- **RECORDS PROVIDED**:
====

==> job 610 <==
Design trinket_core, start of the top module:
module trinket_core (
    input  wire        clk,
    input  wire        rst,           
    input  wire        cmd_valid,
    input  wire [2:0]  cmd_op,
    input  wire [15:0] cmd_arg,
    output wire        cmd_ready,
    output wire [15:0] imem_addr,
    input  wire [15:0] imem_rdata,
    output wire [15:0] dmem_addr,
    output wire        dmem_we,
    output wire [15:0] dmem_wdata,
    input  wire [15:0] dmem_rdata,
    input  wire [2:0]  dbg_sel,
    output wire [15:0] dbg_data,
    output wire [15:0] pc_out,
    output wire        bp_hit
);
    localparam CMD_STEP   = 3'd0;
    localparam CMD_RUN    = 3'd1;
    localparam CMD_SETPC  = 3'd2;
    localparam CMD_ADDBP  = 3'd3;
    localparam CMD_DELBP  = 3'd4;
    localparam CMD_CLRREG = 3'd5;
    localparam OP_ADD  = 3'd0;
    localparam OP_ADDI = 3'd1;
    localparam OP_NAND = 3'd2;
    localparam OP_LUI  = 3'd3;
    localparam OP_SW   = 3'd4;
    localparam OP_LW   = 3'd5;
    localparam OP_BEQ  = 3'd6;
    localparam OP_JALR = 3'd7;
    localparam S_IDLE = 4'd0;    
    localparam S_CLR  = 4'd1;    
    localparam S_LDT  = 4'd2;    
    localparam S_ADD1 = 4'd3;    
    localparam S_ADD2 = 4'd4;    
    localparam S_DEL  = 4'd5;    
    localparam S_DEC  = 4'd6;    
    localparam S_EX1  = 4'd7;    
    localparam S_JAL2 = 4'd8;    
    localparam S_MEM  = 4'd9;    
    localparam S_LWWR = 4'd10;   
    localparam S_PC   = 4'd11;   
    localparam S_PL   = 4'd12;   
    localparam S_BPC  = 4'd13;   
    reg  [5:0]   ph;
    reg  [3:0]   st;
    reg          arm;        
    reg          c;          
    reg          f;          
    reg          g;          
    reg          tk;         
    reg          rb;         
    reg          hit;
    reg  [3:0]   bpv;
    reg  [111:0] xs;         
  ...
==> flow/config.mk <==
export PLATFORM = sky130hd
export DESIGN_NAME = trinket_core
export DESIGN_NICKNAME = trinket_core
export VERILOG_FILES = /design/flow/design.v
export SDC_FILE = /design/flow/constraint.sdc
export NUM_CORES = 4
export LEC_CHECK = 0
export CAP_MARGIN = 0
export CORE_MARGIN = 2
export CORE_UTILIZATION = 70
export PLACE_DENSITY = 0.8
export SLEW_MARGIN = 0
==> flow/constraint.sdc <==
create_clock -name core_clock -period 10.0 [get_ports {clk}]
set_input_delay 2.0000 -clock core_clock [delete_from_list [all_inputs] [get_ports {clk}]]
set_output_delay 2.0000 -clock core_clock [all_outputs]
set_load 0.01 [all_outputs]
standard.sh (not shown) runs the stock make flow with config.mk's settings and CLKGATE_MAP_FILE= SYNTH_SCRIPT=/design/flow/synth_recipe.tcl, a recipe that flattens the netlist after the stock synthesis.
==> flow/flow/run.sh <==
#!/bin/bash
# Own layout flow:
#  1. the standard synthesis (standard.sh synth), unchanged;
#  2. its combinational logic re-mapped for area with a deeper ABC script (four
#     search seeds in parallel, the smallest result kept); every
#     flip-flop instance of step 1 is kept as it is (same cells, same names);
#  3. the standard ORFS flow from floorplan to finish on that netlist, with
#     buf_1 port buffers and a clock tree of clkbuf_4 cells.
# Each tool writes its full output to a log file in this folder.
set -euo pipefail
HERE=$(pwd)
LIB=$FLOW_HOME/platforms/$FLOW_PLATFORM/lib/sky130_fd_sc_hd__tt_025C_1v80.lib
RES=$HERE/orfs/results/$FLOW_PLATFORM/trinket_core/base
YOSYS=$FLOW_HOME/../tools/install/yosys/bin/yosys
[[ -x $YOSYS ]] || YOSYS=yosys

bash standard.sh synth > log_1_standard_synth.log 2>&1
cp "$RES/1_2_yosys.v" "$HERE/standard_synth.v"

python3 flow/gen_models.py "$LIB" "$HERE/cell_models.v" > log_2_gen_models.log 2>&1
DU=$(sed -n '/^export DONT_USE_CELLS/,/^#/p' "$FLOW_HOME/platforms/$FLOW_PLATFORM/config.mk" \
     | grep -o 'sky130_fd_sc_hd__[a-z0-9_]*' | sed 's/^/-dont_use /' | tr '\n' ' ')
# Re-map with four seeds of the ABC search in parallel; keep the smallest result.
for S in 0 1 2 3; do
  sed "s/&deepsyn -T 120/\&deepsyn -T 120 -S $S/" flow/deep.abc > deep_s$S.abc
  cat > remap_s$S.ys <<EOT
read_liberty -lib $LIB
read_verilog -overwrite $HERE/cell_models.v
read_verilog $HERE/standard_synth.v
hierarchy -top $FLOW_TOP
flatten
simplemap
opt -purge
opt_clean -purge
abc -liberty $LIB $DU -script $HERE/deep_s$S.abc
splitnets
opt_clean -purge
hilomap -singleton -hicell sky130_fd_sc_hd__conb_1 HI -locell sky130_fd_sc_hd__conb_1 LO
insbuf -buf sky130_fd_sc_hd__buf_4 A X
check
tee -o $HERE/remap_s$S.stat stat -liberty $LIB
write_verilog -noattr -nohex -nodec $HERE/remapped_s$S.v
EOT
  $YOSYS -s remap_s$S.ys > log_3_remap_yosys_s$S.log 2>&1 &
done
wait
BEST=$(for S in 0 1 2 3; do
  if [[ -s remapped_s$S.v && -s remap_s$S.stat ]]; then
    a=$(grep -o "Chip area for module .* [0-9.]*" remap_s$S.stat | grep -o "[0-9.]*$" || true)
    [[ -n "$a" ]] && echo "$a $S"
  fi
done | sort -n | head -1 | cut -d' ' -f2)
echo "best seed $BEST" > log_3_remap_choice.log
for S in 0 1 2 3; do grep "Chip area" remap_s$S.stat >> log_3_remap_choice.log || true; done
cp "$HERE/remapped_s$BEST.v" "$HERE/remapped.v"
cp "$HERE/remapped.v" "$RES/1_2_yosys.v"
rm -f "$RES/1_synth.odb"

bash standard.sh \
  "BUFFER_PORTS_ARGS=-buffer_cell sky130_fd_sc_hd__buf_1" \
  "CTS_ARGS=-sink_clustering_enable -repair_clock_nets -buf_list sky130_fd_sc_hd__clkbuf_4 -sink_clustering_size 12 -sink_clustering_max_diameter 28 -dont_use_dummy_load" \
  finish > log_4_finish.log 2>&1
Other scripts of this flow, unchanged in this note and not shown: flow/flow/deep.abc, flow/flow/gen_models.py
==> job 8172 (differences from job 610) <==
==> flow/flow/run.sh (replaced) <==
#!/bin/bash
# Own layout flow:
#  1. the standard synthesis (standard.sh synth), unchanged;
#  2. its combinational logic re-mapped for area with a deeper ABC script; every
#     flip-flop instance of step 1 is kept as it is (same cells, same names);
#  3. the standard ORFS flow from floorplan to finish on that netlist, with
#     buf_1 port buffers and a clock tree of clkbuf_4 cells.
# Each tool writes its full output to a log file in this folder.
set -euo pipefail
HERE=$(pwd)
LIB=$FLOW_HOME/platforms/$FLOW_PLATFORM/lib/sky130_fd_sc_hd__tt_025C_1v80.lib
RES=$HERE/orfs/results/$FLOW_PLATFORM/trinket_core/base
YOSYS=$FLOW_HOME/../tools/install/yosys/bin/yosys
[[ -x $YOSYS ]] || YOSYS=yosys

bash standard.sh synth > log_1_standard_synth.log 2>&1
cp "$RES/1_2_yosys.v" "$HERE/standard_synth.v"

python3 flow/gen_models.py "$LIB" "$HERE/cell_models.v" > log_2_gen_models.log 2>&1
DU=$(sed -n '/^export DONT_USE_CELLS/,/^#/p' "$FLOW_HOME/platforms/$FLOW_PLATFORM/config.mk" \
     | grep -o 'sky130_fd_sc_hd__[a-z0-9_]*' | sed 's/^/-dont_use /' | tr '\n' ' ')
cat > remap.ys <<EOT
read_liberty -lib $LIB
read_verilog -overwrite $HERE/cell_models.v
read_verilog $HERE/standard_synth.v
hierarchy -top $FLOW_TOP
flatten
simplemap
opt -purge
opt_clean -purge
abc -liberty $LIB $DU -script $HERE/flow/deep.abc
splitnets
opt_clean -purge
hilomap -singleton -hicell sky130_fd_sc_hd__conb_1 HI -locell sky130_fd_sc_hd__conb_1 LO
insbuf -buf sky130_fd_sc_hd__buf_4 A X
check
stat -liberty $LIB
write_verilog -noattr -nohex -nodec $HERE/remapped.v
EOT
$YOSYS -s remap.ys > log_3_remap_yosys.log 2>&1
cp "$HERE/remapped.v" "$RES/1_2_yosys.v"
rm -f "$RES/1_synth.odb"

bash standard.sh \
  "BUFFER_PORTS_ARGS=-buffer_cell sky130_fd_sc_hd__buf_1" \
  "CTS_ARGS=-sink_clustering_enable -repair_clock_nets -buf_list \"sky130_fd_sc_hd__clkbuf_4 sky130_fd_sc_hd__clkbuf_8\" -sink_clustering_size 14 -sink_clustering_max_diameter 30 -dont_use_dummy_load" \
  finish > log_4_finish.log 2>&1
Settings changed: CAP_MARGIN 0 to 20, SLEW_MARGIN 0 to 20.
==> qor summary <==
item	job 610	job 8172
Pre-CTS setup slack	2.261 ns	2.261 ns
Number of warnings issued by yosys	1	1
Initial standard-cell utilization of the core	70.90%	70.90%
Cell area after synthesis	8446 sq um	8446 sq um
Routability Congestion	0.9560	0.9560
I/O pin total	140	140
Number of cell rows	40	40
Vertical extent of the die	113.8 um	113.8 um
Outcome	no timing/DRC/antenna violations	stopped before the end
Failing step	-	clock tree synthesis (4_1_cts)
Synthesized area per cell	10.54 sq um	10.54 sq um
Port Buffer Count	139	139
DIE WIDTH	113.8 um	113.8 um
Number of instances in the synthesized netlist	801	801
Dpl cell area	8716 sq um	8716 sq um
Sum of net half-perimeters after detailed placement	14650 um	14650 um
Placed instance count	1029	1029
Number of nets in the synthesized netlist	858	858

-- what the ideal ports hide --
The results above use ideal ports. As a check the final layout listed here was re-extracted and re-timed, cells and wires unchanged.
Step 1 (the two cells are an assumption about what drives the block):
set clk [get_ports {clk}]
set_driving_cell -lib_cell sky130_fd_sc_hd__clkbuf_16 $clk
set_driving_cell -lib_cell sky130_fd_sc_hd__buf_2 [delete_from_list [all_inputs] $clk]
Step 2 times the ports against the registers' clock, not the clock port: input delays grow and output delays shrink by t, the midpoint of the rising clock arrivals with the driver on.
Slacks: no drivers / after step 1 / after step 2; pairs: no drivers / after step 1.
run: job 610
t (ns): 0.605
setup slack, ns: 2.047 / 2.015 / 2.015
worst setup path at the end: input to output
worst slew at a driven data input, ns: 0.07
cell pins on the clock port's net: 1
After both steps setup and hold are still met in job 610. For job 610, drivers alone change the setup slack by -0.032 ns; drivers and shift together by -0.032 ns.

====

- **GOAL OF THE EXERCISE**: In the data above, find the line that contains "abc -liberty $LIB $DU -script $HERE/deep_s$S.abc" and the line that contains "for S in 0 1 2 3; do grep". Repeat exactly those lines and every line between them, and only those.

- **YOUR RESPONSE**:
abc -liberty $LIB $DU -script $HERE/deep_s$S.abc
splitnets
opt_clean -purge
hilomap -singleton -hicell sky130_fd_sc_hd__conb_1 HI -locell sky130_fd_sc_hd__conb_1 LO
insbuf -buf sky130_fd_sc_hd__buf_4 A X
check
tee -o $HERE/remap_s$S.stat stat -liberty $LIB
write_verilog -noattr -nohex -nodec $HERE/remapped_s$S.v
EOT
  $YOSYS -s remap_s$S.ys > log_3_remap_yosys_s$S.log 2>&1 &
done
wait
BEST=$(for S in 0 1 2 3; do
  if [[ -s remapped_s$S.v && -s remap_s$S.stat ]]; then
    a=$(grep -o "Chip area for module .* [0-9.]*" remap_s$S.stat | grep -o "[0-9.]*$" || true)
    [[ -n "$a" ]] && echo "$a $S"
  fi
done | sort -n | head -1 | cut -d' ' -f2)
echo "best seed $BEST" > log_3_remap_choice.log
for S in 0 1 2 3; do grep "Chip area" remap_s$S.stat >> log_3_remap_choice.log || true; done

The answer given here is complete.